The requirement of an enabling disclosure for a prior art document is the same as the requirement of sufficiency of disclosure for a patent: the principles developed by the case law in the framework of the evaluation of the requirements of Article 83 EPC in the case of a medical use - namely that the skilled person should not only be able to carry out the teaching of the prior art document, but it should also be credible that the effect at issue has been achieved - apply equally to a patent or patent application and a prior art disclosure (see Case Law of the Boards of Appeal, 10th edition, 2022, I.C.4.11; T 1437/07, points 25 and 26 of the reasons). In the context of sufficiency of disclosure for a claim comprising a therapeutic application as a functional feature, it is established that an absolute proof that the compound is approved as a drug is not required (see T 609/02, point 9 of the reasons). Results of a phase III study, or the inclusion of a placebo arm in the study, are not always required for a therapeutic effect to be accepted as credible. This is valid for a prior art disclosure just as for a patent.

1.2.6 In the case at hand, for the following reasons, the Board considers the data in D1, discussed below, to be credible evidence of efficacy.

The study in D1 was conducted in an open-trial phase II setting, without placebo arm. The results are reported in figure 1 and 2 and in table II of D1. Table II compares the mean rates of decline in ALSFRS-R score over the 6 months before the start of treatment versus the 6 months after the start of treatment, in both the 30 mg and the 60 mg groups. In the 60 mg group in particular, the rate of decline changes from -4.7±2.1 to -2.3±3.6 upon treatment. The authors of D1 mention that "ALS is a progressive disease, and the ALSFRS-R scores are known to decrease almost linearly throughout the course of the disease", and conclude that "the decrease of the ALSFRS-R score during the six-month edaravone treatment period was significantly smaller than that in the six months prior to the start of treatment. This result suggests that edaravone may delay the progression of functional disturbances in ALS patients" (see page 250, left column). The alleged variability in ALS etiology and subjectivity of the ALSFRS-R test do not invalidate this conclusion, as they are inherent to the field of ALS and well-known to the authors of D1. A randomized, placebo-controlled, double-blind design is stated in D1 to be necessary only to confirm this efficacy and safety (see page 250, right column, 2**(nd) paragraph).

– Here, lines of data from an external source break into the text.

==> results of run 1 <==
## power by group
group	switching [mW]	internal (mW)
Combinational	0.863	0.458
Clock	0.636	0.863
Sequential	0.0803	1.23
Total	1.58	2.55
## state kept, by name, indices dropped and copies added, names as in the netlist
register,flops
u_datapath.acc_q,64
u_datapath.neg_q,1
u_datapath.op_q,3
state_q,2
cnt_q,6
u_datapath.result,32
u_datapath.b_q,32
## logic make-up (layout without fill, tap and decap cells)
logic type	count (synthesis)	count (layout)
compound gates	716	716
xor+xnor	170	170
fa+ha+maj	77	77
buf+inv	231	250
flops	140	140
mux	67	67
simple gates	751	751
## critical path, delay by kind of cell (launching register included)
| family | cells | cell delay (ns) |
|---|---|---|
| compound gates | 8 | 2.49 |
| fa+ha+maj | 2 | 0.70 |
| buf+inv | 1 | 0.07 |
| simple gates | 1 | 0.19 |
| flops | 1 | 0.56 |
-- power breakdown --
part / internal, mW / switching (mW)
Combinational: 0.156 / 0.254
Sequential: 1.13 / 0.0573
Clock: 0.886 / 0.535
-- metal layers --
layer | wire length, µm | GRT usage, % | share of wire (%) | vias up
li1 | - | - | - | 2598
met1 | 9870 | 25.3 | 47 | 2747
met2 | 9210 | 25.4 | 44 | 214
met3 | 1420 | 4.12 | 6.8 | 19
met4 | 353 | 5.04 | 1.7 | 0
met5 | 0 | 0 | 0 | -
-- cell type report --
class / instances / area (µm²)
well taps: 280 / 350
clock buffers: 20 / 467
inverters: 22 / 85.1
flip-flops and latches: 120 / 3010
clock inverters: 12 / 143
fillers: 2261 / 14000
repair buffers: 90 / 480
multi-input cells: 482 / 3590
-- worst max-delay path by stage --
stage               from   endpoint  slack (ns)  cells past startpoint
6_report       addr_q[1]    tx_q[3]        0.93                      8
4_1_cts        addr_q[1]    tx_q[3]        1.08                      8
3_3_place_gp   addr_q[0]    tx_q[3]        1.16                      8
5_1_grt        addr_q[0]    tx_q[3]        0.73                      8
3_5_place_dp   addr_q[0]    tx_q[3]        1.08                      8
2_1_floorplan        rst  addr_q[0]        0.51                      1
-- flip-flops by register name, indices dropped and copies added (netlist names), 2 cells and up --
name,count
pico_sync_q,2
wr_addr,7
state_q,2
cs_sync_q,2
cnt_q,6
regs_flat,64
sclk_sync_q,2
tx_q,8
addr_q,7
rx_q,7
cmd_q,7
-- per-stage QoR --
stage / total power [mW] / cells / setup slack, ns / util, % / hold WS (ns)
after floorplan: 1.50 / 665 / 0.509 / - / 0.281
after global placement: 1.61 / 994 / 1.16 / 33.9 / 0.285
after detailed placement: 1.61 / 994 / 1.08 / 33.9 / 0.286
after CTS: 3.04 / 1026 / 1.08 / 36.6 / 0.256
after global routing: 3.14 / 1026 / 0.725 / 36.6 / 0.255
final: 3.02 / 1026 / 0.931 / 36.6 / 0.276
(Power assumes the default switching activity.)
## src/rtl/decode_stage.sv

```systemverilog
// Decode stage: latches fetch word/PC, reads regfile, resolves BEQ/J, issues micro-fields to EX.
// Latency: one register stage (DR at cycle N shows on ex_* after the following posedge).
// Backpressure: load-use hazard drops enbl for one cycle; taken BEQ/J pulses dec and discards one slot.
// Optional: define REGFILE_BYPASS_EN for write-first register reads.
module decode_stage #(
  parameter int PC_W = 7,
  parameter int NREG = 32
) (
  input  logic            clk,
  input  logic            rst,
  input  logic [31:0]     DR,
  input  logic [PC_W-1:0] pc_in,
  input  logic            wb_we,
  input  logic [4:0]      wb_addr,
  input  logic [31:0]     wb_data,
  output logic            dec,
  output logic [PC_W-1:0] pc_mux,
  output logic            enbl,
  output logic            ex_valid,
  output logic [5:0]      ex_opcode,
  output logic [5:0]      ex_funct,
  output logic [31:0]     ex_rs_val,
  output logic [31:0]     ex_rt_val,
  output logic [31:0]     ex_imm,
  output logic [4:0]      ex_wreg,
  output logic            ex_wen,
  output logic            ex_mem_rd,
  output logic            ex_mem_wr
);

  localparam logic [5:0] OP_R    = 6'b000000;
  localparam logic [5:0] OP_ADDI = 6'b001000;
  localparam logic [5:0] OP_LW   = 6'b100011;
  localparam logic [5:0] OP_SW   = 6'b101011;
  localparam logic [5:0] OP_BEQ  = 6'b000100;
  localparam logic [5:0] OP_J    = 6'b000010;

  typedef enum logic [1:0] {RUN, STALL, REDIRECT} state_t;

  state_t          state;
  logic [31:0]     ir;
  logic [PC_W-1:0] pcr;
  logic [31:0]     regs [NREG];

  logic [31:0]     src;
  logic [PC_W-1:0] src_pc;
  logic [5:0]      op;
  logic [4:0]      rs_idx, rt_idx, rd_idx;
  logic [31:0]     rs_val, rt_val;
  logic            is_r, is_addi, is_lw, is_sw, is_beq, is_j;
  logic            d_valid, reads_rs, reads_rt;
  logic            hazard, taken, issue;
  logic [PC_W-1:0] target;

  // A stalled instruction is re-decoded from the held IR; otherwise decode the live fetch word
  always_comb begin
    src    = (state == STALL) ? ir  : DR;
    src_pc = (state == STALL) ? pcr : pc_in;
    op     = src[31:26];
    rs_idx = src[25:21];
    rt_idx = src[20:16];
    rd_idx = src[15:11];
  end

  // Register file reads; index 0 is hard zero, optional write-first bypass from writeback
  always_comb begin
    rs_val = (rs_idx == 5'd0) ? 32'd0 : regs[rs_idx];
    rt_val = (rt_idx == 5'd0) ? 32'd0 : regs[rt_idx];
`ifdef REGFILE_BYPASS_EN
    if (wb_we && wb_addr != 5'd0 && wb_addr == rs_idx) rs_val = wb_data;
    if (wb_we && wb_addr != 5'd0 && wb_addr == rt_idx) rt_val = wb_data;
`endif
  end

  // Instruction classification, load-use detection and branch resolution
  always_comb begin
    is_r     = (op == OP_R) && (src != 32'd0);
    is_addi  = (op == OP_ADDI);
    is_lw    = (op == OP_LW);
    is_sw    = (op == OP_SW);
    is_beq   = (op == OP_BEQ);
    is_j     = (op == OP_J);
    d_valid  = is_r | is_addi | is_lw | is_sw;
    reads_rs = d_valid | is_beq;
    reads_rt = is_r | is_sw | is_beq;
    // Only a live RUN-state decode can collide with a load sitting in EX
    hazard   = (state == RUN) && ex_mem_rd && (ex_wreg != 5'd0) &&
               ((reads_rs && rs_idx == ex_wreg) || (reads_rt && rt_idx == ex_wreg));
    taken    = is_j | (is_beq && rs_val == rt_val);
    target   = is_j ? src[PC_W-1:0] : src_pc + src[PC_W-1:0];
    issue    = ((state == RUN) && !hazard) || (state == STALL);
  end

  // Register file write port; cleared on reset, r0 never written
  always_ff @(posedge clk or posedge rst) begin
    if (rst) begin
      for (int i = 0; i < NREG; i++) regs[i] <= 32'd0;
    end else if (wb_we && wb_addr != 5'd0) begin
      regs[wb_addr] <= wb_data;
    end
  end

  // Control FSM with registered redirect/enable lines and EX issue registers
  always_ff @(posedge clk or posedge rst) begin
    if (rst) begin
      state     <= RUN;
      ir        <= 32'd0;
      pcr       <= '0;
      dec       <= 1'b0;
      pc_mux    <= '0;
      enbl      <= 1'b1;
      ex_valid  <= 1'b0;
      ex_opcode <= 6'd0;
      ex_funct  <= 6'd0;
      ex_rs_val <= 32'd0;
      ex_rt_val <= 32'd0;
      ex_imm    <= 32'd0;
      ex_wreg   <= 5'd0;
      ex_wen    <= 1'b0;
      ex_mem_rd <= 1'b0;
      ex_mem_wr <= 1'b0;
    end else begin
      // Every slot defaults to a bubble with fetch enabled and no redirect
      dec       <= 1'b0;
      enbl      <= 1'b1;
      ex_valid  <= 1'b0;
      ex_opcode <= 6'd0;
      ex_funct  <= 6'd0;
      ex_rs_val <= 32'd0;
      ex_rt_val <= 32'd0;
      ex_imm    <= 32'd0;
      ex_wreg   <= 5'd0;
      ex_wen    <= 1'b0;
      ex_mem_rd <= 1'b0;
      ex_mem_wr <= 1'b0;

      if (state == RUN) begin
        ir  <= DR;
        pcr <= pc_in;
      end

      if (state == RUN && hazard) begin
        enbl  <= 1'b0;
        state <= STALL;
      end else if (state == REDIRECT) begin
        state <= RUN;
      end

      if (issue) begin
        if (d_valid) begin
          ex_valid  <= 1'b1;
          ex_opcode <= op;
          ex_funct  <= src[5:0];
          ex_rs_val <= rs_val;
          ex_rt_val <= rt_val;
          ex_imm    <= {{16{src[15]}}, src[15:0]};
          ex_wreg   <= is_r ? rd_idx : ((is_addi | is_lw) ? rt_idx : 5'd0);
          ex_wen    <= is_r | is_addi | is_lw;
          ex_mem_rd <= is_lw;
          ex_mem_wr <= is_sw;
        end
        if (taken) begin
          dec    <= 1'b1;
          pc_mux <= target;
          state  <= REDIRECT;
        end else begin
          state  <= RUN;
        end
      end
    end
  end

endmodule
```

## config.mk

```make
export PLATFORM = sky130hd
export DESIGN_NAME = decode_stage
export DESIGN_NICKNAME = d
export VERILOG_FILES = /design/src/rtl/decode_stage.sv
export SDC_FILE = /design/constraint.sdc
export NUM_CORES = 2
export LEC_CHECK = 0
export CAP_MARGIN = 20
export CORE_AREA = 3 3 377 379
export CTS_CLUSTER_SIZE = 12
export DETAILED_ROUTE_END_ITERATION = 10
export DIE_AREA = 0 0 380 382
export HOLD_SLACK_MARGIN = 0.03
export RECOVER_POWER = 50
export SLEW_MARGIN = 20
export SYNTH_ARGS = -nofsm -noshare
export SYNTH_HDL_FRONTEND = slang
export SYNTH_SLANG_ARGS = --single-unit
```

## constraint.sdc

```tcl
create_clock -name clk -period 39.9 [get_ports clk]
set_input_delay 3.99 -clock clk [delete_from_list [all_inputs] [get_ports clk]]
set_output_delay 3.99 -clock clk [all_outputs]
set_load 0.05 [all_outputs]
```

# == Word-level counts from Yosys, hierarchy flattened ==
# Index checks and enable logic that the tools add are counted.
# totals
input_bits,79
wordCells,140
output_inout_bits,126
regBits,1191
# op_classes
n_reduce_logical,23
order_cmp,4
n_bitwise,11
n_eq_ne,10
n_mux,43
n_addsub,1
# op_table
cell,count
$bwmux 1024,1
$mux 32,14
$bmux 32 s5,2
$demux 32 s5,1
$eq 32x32->1,1
$reduce_bool 32->1,1
$mux 6,4
$mux 5,4
$ge 6x6->1 const B,3
$not 5->6,3
$mux 7,2
$eq 6x6->1 const B,2
$logic_and 1x1->1,11
$mux 1,11
$eq 5x5->1,2
$logic_not 5->1,2
$reduce_bool 5->1,2
$mux 2,4
$or 1x1->1,8
$add 7x7->7,1
$eq 6x2->1 const B,1
$eq 6x3->1 const B,1
$eq 6x4->1 const B,1
$logic_not 6->1,1
other kinds (8),9

# == Longest topological paths before layout ==
# logic_depth
word_depth,15
ltp_mapped,22
ltp_nobuf,14

# == Worst setup path before layout ==
# Ideal clock, no wire load.
# synth_timing
kind,input-to-reg
from,in DR[16]
to,reg pc_mux[2]
setup_time_ps,125
path_buffers,3
path_slack_ps,32720
arrival_ps,7055
path_stages,13
t_required_ps,39775
path_cell_list,clkbuf_1 a21oi_4 buf_4 buf_4 mux4_2 a22oi_1 o21ai_0 a211oi_1 xnor2_1 nand4_1 nor4_4 a21oi_4 mux2_4
# synth_via
elab_chain_len,14
word_cells_on_any_way,27
classes_between,eq/ne (2); mux (5); bitwise (8); reduce/logical (12)
# synth_rtl
element,line,source
start: declaration,11,"input logic [31:0] DR,"
$mux 32 (*),57,src = (state == STALL) ? ir : DR;
branches (longest 12 deep; another with $bmux 32 s5),-,
$reduce_and 2->1 (no source line) (*),-,
end signal: assignment,164,pc_mux <= target;
end: declaration,17,"output logic [PC_W-1:0] pc_mux,"
# Every way passes the cells marked *. The select of a mux whose other input is x is not followed.
# A chain may end at the register's enable or synchronous reset.

==> results.yml <==
grt:
  grt_first_pass_wirelength_mm: 353
  grt_start_max_net_pins: 148
  gr-total-overflow: 0
  grt_antenna_before_repair: 17
  globalRouteTotalUtil_pct: 33.2
  number_of_global_route_vias_before_repair: 48400
cells_and_area:
  layout-drive-gt1-share_pct: 27.4
  area_of_all_placed_cells_without_fillers_um2: 70000
  nNetsFinal: 5809
  layout_commonest_cell: "sky130_fd_sc_hd__dfrtp_1"
  most-common-layout-cells: "sky130_fd_sc_hd__dfrtp_1, sky130_fd_sc_hd__mux2_2, sky130_fd_sc_hd__nand2_1"
  flow.area_growth_from_synthesis_pct: 12.0
  num-fill-cells: 12500
detailed_routing:
  routed.top_layer: "met5"
  drc: 0
  vias: 50600
  drt_iter0_drc: 6559
  drt-wirelength-per-cell_um: 31.9
  drtPass1Iterations: 6
  drt.antenna.violating_nets: 0
  vias_per_cell: 6.56
  wirelength_mm: 246
  wl_met1_mm: 97.1
  wire_length_on_met3_mm: 27.5
  wl_met2_mm: 105
clock_network:
  tritoncts_clock_tree: "built"
  cts-root-to-sink-buffers: 3
  clk_pin_slew_ps: 60
  root_buffer: "sky130_fd_sc_hd__clkbuf_16"
  worst_skew_pair.late_latency_ps: 800
  h-tree-depth: 4
  cts_hold_bufs: 0
  cts-buffers-inserted: 133
  clock_sink_count: 1169
  post-cts-setup-buffers: 0
  cts.repair.resized: 0
setup_path:
  worst-endpoint-arrival_ps: 16180
  worst_ep_required_time_ps: 40660
  critical_path.startpoint_type: "input port"
  critical_path_peak_fanout: 147
  capturing_element_type_of_the_critical_path: "async pin"
  timing_worst_setup_path_type: "in -> async"
sta:
  slew_headroom_pct: -462
  worstMarginPinSlew_ps: 8430
  setup_repair_after_global_routing_missed_its_margin: "false"
  max_freq_ghz: 0.0648
  slew_limit_fails: 1251
  post-route-period-util_pct: 38.7
  fin_worst_skew_ps: 19.2
  timing.final.crit_period_ps: 15430
  setup_viol: 0
  finalSetupTns_ps: 0
  finalHoldViolCount: 0
floorplan:
  die_y_um: 382
  fp-row-count: 137
  floorplan.initialDensity_pct: 44.9
  floorplan.die_area_um2: 145000
  floorplan.core_area_um2: 139000
  io-pin-count: 205
  die_x_um: 380
pwr:
  static-leakage-power_nw: 30.0
  clockPowerShare_pct: 36.6
  ir_drop_v: 0.0000344
  cellInternalPower_mw: 2.40
  power_density_nw_per_um2: 48.5
  comb_power_share_pct: 18.0
  net-switching-power_mw: 0.993
  power_frac_seq_pct: 45.4
  power_switching_share_pct: 29.3
status:
  outcome: "finished, violations left"
  violations: "capacitance limit, slew limit"
yosys:
  synth-main-ff-cell: "sky130_fd_sc_hd__dfrtp_1"
  seq_area_frac_synth_pct: 46.8
  synthesis.yosys.warnings: 0
  synthArstFlopShare_pct: 100
  synth-edff-count: 0
  synthesis.area_um2: 62500
  yosys_cell_types: 92
  postSynthAreaPerCell_um2: 10.8
  syn_inst: 5808
  yosys_register_bits: 1169
place:
  port-buffer-count: 204
  gp_congestion: 0.898
  final_hpwl_dp_mm: 143
  place_area_um2: 65800
job:
  max-cap-violations: 33
worst_hold_path:
  worst_hold_path_type: "reg -> reg"
state kept, by name, summed over array words and instances (netlist names), 2 cells and up:
name / cells
regs: 1024
pc_mux: 7
ir: 32
ex_rt_val: 32
ex_wreg: 5
pcr: 7
state: 2
ex_imm: 16
ex_rs_val: 32
ex_opcode: 6
cells in the mapped netlist (5+ instances only):
master / number / share of area, %
sky130_fd_sc_hd__nor2_1: 248 / 1.5
sky130_fd_sc_hd__a31oi_1: 128 / 1.3
sky130_fd_sc_hd__inv_1: 29 / 0.17
sky130_fd_sc_hd__buf_1: 77 / 0.46
sky130_fd_sc_hd__nor2b_1: 42 / 0.42
sky130_fd_sc_hd__nand3b_1: 7 / 0.084
sky130_fd_sc_hd__xor2_1: 16 / 0.22
sky130_fd_sc_hd__o22ai_1: 26 / 0.26
sky130_fd_sc_hd__mux2_2: 1038 / 19
sky130_fd_sc_hd__nand2_1: 1045 / 6.3
sky130_fd_sc_hd__o2111ai_1: 10 / 0.14
sky130_fd_sc_hd__xnor2_1: 32 / 0.45
sky130_fd_sc_hd__nor3_1: 34 / 0.27
sky130_fd_sc_hd__o21ai_0: 97 / 0.78
sky130_fd_sc_hd__o211ai_1: 44 / 0.53
sky130_fd_sc_hd__ha_1: 6 / 0.12
sky130_fd_sc_hd__nor3b_1: 9 / 0.11
sky130_fd_sc_hd__o221ai_1: 7 / 0.098
sky130_fd_sc_hd__mux2i_1: 211 / 3.4
sky130_fd_sc_hd__a21oi_1: 86 / 0.69
sky130_fd_sc_hd__nor4_1: 9 / 0.090
sky130_fd_sc_hd__nor2_2: 6 / 0.060
sky130_fd_sc_hd__o211a_1: 6 / 0.096
sky130_fd_sc_hd__nand3_1: 299 / 2.4
sky130_fd_sc_hd__o31ai_1: 7 / 0.084
sky130_fd_sc_hd__nand4_1: 139 / 1.4
sky130_fd_sc_hd__a32oi_1: 71 / 0.99
sky130_fd_sc_hd__mux4_2: 125 / 4.5
sky130_fd_sc_hd__a22oi_1: 58 / 0.70
sky130_fd_sc_hd__a22o_1: 12 / 0.17
sky130_fd_sc_hd__a21o_1: 5 / 0.060
sky130_fd_sc_hd__a211oi_1: 37 / 0.44
sky130_fd_sc_hd__dfrtp_1: 1168 / 47
sky130_fd_sc_hd__and4_1: 15 / 0.21
sky130_fd_sc_hd__buf_4: 54 / 0.65
sky130_fd_sc_hd__a221oi_1: 19 / 0.27
sky130_fd_sc_hd__and2_1: 8 / 0.080
sky130_fd_sc_hd__nand2b_1: 19 / 0.19
sky130_fd_sc_hd__clkbuf_1: 264 / 1.6
sky130_fd_sc_hd__buf_6: 14 / 0.25
sky130_fd_sc_hd__buf_2: 165 / 1.3
sky130_fd_sc_hd__and3_1: 19 / 0.19
sky130_fd_sc_hd__a311oi_1: 9 / 0.13
power groups by stage:
| stage | combinational (mW) | clock [mW] | sequential [mW] |
|---|---|---|---|
| after floorplan | 0.446 | 0 | 1.51 |
| after global placement | 0.588 | 0 | 1.54 |
| after detailed placement | 0.601 | 0 | 1.55 |
| after CTS | 0.603 | 1.26 | 1.53 |
| final | 0.611 | 1.24 | 1.54 |
| after global routing | 0.656 | 1.31 | 1.56 |
metal layers:
metal  vias to the layer above  track usage (%)
li1                      20700                -
met1                     25900             44.5
met2                      3161             48.1
met3                       765             9.41
met4                         6             19.6
met5                         -                0
layout make-up:
cell class              instances  area [um^2]  area share, %
repair buffers                354         3130           4.47
inverters                      29          110          0.157
clock buffers                 194         3930           5.62
diodes                         10         25.0         0.0357
clock inverters                44          425          0.608
flip-flops and latches       1169        29300           41.8
well taps                    1876         2350           3.35
multi-input cells            4036        30800           44.0
worst paths after layout:
kind / start / cells after the start / slack, ps / end
max: rst / 5 / 24470 / regs[67]
min: regs[1002] / 0 / 380 / regs[1002]
max reg2reg: state[0] / 16 / 32730 / pc_mux[2]
min reg2reg: regs[1002] / 0 / 380 / regs[1002]
max in group clk: DR[16] / 14 / 28910 / pc_mux[2]
min in group asynchronous: rst / 2 / 5280 / regs[289]
stage by stage:
stage	power (mW)	utilization [%]	cells	hold WS [ps]	setup slack (ps)
2_1_floorplan	1.96	-	5809	429	2980
3_3_place_gp	2.13	47.3	7461	370	29390
3_5_place_dp	2.15	47.3	7462	369	29380
4_1_cts	3.39	50.4	7700	381	30210
5_1_grt	3.52	50.3	7704	400	22540
6_report	3.39	50.3	7712	378	24470
worst max-delay path: stages:
cell and delay [ps]:
sky130_fd_sc_hd__dlygate4sd3_1 550, sky130_fd_sc_hd__clkinvlp_2 2910, sky130_fd_sc_hd__clkbuf_1 6060, sky130_fd_sc_hd__buf_4 1320, sky130_fd_sc_hd__buf_4 870
cell families (layout without fill, tap and decap cells):
| family | after synthesis | after routing | synth area share [%] |
|---|---|---|---|
| XOR/XNOR | 48 | 48 | 0.673 |
| buffers and inverters | 604 | 621 | 4.45 |
| AO/OA/AOI/OAI | 667 | 667 | 7.40 |
| multiplexers | 1379 | 1379 | 26.7 |
| other | 1 | 12 | 0.00600 |
| adder cells (fa/ha/maj) | 7 | 7 | 0.152 |
| AND/OR/NAND/NOR | 1933 | 1933 | 13.8 |
| flip-flops | 1169 | 1169 | 46.8 |
(Power assumes the default switching activity.)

This efficacy of edaravone suggested by the ALSFRS-R data is further supported in D1 by the marked reduction in measured 3NT levels in the cerebrospinal fluid (CSF) of all patients treated in this study (see figure 2 and page 250, left column). The level of CSF 3NT is a marker for oxidative stress in the spinal cord of ALS patients (see page 249 of D1, left column, second paragraph). As explained in D1 (see page 247, left column; page 250, left column), since oxidative stress has been identified as contributing to the pathogenesis of ALS, a reduction of the 3NT levels of patients being treated with edaravone would be consistent with the known radical scavenging activity of edaravone. Contrary to the appellant's view, the observations in the animal model study of the later document D7 neither call into question edaravone's protective effect against neurodegeneration nor disprove that this effect is mediated by its established free radical-scavenging property (see page 454, right column). Likewise, the fact that the rate of decline in the subjective, questionnaire-based ALSFRS-R score upon edaravone treatment was lowered in most but not all patients, whereas the objective measured 3NT levels were decreased in (almost) all patients (see D1, page 249, left column), cannot be regarded as a divergence which would contradict the conclusions in D1, considering that these markers are independent and that both reflect an overall improvement in the group of patients.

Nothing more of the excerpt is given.